Based on these potential challenges, the team increased the usual participant payment from $50 to $100 for consumers and up to $150 to $300 for healthcare professionals. 

Zoom was also chosen as the technology platform for ease of use and familiarity and the group size was limited to ensure the moderator could effectively manage engagement.

Lessons Learned

After conducting the sessions, our team regrouped to discuss outcomes, review participant feedback, and identify overall best practices for future virtual sessions.  The findings indicate the virtual format created a number of unique advantages:

  • It is easier to recruit a wide range of qualified participants if they don’t have to leave home. Participants indicated that traveling to an unknown location creates a significant barrier to participation that will extend beyond the current stay-at-home orders.
  • The onscreen name and tile format of the Zoom platform enabled the moderator to easily call on each participant while simultaneously reviewing incoming chat responses leading to a natural call flow and higher levels of engagement.
  • Providing immediate, written answers to questions via the chat format increased individual accountability and authenticity. While in-person participants often hold and change answers based on group chat; the online responses were quickly recorded and final which led to increased engagement and a wider range of points of view.

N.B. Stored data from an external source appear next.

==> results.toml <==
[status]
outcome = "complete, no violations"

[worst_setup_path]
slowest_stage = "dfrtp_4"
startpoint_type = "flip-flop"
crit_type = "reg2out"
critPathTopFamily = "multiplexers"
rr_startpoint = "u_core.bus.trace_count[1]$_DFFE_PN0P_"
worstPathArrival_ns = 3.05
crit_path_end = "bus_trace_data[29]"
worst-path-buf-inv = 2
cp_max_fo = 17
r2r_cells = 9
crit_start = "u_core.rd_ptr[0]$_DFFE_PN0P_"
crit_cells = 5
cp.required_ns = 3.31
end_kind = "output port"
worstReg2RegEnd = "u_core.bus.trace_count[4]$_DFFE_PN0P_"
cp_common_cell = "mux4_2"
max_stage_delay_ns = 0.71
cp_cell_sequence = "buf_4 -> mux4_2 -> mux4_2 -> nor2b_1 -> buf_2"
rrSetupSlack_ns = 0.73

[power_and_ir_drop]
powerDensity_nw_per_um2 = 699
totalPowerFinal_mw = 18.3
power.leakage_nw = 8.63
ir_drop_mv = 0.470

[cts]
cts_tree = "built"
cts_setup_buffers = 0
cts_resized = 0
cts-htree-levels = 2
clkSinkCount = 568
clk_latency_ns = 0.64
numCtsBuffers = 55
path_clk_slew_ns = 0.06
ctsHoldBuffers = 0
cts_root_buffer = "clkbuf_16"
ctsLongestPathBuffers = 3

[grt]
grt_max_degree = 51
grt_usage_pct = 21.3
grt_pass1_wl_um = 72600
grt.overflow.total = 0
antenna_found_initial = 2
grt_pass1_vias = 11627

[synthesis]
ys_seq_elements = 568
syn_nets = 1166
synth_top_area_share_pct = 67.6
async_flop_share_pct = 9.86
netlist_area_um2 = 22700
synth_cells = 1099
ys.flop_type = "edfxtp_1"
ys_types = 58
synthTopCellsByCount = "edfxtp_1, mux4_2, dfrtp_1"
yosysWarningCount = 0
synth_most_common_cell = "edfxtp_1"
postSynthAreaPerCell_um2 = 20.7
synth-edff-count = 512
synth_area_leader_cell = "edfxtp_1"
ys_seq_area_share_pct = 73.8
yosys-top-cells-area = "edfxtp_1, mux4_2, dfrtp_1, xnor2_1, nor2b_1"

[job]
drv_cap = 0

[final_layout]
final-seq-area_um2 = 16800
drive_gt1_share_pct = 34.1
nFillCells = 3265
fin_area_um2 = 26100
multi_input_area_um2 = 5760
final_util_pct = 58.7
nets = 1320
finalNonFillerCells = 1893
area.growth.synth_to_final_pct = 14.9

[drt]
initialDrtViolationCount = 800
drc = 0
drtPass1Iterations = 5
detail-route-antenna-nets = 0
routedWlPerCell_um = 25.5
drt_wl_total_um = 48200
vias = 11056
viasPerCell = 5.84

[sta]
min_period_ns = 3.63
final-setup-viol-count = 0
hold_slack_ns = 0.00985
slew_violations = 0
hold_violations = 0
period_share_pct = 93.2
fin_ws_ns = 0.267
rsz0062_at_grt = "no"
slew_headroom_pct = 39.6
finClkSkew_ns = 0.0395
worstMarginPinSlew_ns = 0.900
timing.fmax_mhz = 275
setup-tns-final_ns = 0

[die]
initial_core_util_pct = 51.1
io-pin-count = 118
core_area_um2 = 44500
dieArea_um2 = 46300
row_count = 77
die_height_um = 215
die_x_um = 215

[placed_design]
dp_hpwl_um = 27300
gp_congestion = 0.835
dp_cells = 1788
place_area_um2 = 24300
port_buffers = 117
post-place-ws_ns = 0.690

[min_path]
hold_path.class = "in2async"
===== config.mk =====
export PLATFORM = sky130hd
export DESIGN_NAME = free_list_init_flat
export DESIGN_NICKNAME = d
export VERILOG_FILES = /design/src/rtl/free_list_init_if.sv /design/src/rtl/free_list_init.sv /design/src/flat_wrapper.sv
export SDC_FILE = /design/constraint.sdc
export NUM_CORES = 1
export LEC_CHECK = 0
export CAP_MARGIN = 25
export CELL_PAD_IN_SITES_DETAIL_PLACEMENT = 0
export CELL_PAD_IN_SITES_GLOBAL_PLACEMENT = 1
export CORE_UTILIZATION = 50
export DETAILED_ROUTE_END_ITERATION = 12
export GPL_TIMING_DRIVEN = 0
export PLACE_DENSITY_LB_ADDON = 0.1
export SLEW_MARGIN = 30
export SYNTH_ARGS = -nofsm -noshare
export SYNTH_HDL_FRONTEND = slang
export SYNTH_SLANG_ARGS = --single-unit
export TNS_END_PERCENT = 5

===== constraint.sdc =====
create_clock -name w__init_clk -period 5 [get_ports w__init_clk]
set_input_delay 0.5 -clock w__init_clk [delete_from_list [all_inputs] [get_ports w__init_clk]]
set_output_delay 0.5 -clock w__init_clk [all_outputs]
set_load 0.005 [all_outputs]
$ cat config.mk
export PLATFORM = sky130hd
export DESIGN_NAME = pattern_detector
export DESIGN_NICKNAME = d
export VERILOG_FILES = /design/src/rtl/pattern_pkg.sv /design/src/rtl/win_counter.sv /design/src/rtl/pattern_detector.sv
export SDC_FILE = /design/constraint.sdc
export NUM_CORES = 1
export LEC_CHECK = 0
export CAP_MARGIN = 20
export CORE_ASPECT_RATIO = 0.9
export CORE_UTILIZATION = 50
export DETAILED_ROUTE_END_ITERATION = 12
export GPL_TIMING_DRIVEN = 0
export PLACE_DENSITY = 0.73
export SYNTH_ARGS = -nofsm -noshare
export SYNTH_HDL_FRONTEND = slang
export SYNTH_SLANG_ARGS = --single-unit
$ cat constraint.sdc
create_clock -name clk -period 4.2 [get_ports clk]
set_clock_uncertainty 0.15 [all_clocks]
set_input_delay 0.63 -clock clk [delete_from_list [all_inputs] [get_ports clk]]
set_output_delay 0.63 -clock clk [all_outputs]
set_load 0.02 [all_outputs]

We shared initial findings with our client this week and they were thrilled with the results. While the online format may not work for all uses–new product sampling or product usability testing as examples­–it worked incredibly well for message and advertising testing. The hosting technology worked seamlessly, and we were able to recruit highly qualified participants who provided more in-depth and authentic feedback than sometimes comes from in-person group settings. While we continue to look forward to getting business back to normal, virtual focus groups are carving out a role and here to stay.